Saved data entries:
▼

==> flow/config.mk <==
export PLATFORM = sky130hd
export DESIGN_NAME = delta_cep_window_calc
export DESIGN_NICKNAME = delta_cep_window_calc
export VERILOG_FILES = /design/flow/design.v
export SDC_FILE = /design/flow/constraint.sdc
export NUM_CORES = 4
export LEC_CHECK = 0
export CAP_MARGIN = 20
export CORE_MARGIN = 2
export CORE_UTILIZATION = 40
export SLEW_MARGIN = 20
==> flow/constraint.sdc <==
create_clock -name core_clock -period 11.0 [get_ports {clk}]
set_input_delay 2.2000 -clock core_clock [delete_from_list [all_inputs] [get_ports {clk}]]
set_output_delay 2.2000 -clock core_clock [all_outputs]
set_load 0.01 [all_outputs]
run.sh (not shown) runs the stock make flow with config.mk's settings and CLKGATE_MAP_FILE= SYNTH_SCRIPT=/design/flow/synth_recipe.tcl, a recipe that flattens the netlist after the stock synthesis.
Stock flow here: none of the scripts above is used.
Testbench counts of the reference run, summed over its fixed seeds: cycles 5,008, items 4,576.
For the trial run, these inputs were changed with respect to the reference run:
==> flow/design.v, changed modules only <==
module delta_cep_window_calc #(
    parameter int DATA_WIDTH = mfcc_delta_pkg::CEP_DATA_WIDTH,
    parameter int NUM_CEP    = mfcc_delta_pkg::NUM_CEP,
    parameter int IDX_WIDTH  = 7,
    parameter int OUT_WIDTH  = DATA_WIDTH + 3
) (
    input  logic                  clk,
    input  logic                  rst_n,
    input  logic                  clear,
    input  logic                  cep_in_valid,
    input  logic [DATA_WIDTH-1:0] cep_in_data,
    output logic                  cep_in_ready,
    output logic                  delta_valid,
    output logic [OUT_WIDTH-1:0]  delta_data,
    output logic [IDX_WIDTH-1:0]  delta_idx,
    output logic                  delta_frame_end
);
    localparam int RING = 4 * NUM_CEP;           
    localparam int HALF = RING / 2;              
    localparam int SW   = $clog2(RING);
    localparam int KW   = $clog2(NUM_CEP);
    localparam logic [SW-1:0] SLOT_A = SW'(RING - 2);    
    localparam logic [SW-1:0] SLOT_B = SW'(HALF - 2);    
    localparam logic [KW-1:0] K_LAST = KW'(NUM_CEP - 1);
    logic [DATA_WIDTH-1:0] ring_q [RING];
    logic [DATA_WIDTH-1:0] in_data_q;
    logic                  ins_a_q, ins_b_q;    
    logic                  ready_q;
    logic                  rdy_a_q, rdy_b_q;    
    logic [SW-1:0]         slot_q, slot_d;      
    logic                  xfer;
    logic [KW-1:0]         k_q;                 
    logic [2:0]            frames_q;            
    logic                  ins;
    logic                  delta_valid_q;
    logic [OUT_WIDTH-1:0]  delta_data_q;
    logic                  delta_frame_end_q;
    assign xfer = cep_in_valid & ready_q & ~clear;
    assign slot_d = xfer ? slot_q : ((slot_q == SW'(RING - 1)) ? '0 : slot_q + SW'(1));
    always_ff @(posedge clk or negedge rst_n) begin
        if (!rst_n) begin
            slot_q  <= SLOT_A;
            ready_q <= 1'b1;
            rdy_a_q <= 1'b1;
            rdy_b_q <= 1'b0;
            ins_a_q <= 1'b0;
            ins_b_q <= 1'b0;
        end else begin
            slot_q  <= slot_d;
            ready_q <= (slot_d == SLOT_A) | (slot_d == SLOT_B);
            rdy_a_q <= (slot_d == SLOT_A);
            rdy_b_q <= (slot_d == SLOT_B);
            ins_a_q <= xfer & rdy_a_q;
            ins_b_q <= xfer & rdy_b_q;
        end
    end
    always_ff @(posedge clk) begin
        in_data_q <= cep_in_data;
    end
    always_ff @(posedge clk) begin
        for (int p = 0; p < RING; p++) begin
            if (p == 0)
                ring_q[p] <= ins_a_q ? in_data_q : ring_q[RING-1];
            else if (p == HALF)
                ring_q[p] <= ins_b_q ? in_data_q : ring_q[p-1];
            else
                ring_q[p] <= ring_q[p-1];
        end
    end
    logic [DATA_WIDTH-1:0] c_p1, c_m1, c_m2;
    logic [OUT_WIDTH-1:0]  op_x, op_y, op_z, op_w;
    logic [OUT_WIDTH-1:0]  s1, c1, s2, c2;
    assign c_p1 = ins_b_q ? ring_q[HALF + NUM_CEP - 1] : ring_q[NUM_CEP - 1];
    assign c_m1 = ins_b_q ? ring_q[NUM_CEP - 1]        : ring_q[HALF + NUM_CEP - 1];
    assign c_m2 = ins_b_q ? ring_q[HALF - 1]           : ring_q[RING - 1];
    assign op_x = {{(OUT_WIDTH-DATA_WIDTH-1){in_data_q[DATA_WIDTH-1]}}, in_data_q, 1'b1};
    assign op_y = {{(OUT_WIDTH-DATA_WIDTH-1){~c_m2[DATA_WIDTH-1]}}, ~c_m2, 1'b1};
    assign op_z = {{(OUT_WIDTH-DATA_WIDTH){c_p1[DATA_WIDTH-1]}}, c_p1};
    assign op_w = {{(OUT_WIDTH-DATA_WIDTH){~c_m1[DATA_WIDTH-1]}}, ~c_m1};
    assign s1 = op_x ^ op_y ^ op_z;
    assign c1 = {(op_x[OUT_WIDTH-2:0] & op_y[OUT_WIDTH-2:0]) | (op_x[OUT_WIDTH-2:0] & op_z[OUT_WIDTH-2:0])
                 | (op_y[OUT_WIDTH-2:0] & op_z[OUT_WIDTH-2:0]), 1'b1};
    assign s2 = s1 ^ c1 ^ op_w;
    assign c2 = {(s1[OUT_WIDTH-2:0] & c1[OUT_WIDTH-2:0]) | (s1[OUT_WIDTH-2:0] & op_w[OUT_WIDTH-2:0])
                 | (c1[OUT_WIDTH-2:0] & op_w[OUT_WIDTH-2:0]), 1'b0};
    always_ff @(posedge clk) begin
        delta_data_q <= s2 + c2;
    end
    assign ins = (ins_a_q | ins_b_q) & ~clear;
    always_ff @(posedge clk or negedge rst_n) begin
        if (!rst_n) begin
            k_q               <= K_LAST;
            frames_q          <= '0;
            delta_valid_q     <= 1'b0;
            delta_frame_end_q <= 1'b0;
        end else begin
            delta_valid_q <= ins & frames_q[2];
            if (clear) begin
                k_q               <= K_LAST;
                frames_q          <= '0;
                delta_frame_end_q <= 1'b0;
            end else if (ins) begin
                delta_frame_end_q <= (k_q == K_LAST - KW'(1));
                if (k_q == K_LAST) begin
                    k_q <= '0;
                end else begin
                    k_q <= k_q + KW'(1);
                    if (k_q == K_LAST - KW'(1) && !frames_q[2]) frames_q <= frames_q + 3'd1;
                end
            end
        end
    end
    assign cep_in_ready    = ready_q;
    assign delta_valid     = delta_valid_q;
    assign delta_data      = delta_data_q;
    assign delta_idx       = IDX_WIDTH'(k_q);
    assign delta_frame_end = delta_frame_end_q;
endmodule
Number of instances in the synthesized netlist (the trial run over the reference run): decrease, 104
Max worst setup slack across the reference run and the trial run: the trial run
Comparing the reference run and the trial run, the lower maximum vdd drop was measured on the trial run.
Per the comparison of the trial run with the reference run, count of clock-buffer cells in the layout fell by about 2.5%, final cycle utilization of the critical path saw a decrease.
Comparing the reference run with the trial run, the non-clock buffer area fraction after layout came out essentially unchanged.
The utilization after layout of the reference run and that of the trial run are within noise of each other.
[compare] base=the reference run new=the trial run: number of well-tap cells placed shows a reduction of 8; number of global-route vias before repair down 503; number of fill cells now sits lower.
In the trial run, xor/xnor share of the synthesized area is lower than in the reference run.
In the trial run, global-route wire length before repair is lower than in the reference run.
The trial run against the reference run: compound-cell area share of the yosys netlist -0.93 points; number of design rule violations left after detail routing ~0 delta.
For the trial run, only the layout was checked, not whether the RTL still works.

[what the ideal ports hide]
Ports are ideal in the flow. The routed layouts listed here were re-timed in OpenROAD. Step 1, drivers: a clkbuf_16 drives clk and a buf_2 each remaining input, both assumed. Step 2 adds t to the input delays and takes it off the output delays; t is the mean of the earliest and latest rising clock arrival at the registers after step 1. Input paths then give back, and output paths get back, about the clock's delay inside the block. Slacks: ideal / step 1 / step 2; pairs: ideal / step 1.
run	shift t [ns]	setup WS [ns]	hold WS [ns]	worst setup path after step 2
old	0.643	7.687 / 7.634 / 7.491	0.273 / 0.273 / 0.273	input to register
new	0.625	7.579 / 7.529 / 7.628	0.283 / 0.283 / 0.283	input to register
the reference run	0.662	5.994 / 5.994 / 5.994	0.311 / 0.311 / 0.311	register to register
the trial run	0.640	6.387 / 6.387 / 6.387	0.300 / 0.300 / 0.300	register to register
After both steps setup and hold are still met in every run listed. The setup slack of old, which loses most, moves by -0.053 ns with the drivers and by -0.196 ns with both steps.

▲

**Your instructions**
Take the entries above and return only the lines from the one with "export PLATFORM = sky130hd" to the one with "export LEC_CHECK = 0", both included, unchanged.

**Solution below**
export PLATFORM = sky130hd
export DESIGN_NAME = delta_cep_window_calc
export DESIGN_NICKNAME = delta_cep_window_calc
export VERILOG_FILES = /design/flow/design.v
export SDC_FILE = /design/flow/constraint.sdc
export NUM_CORES = 4
export LEC_CHECK = 0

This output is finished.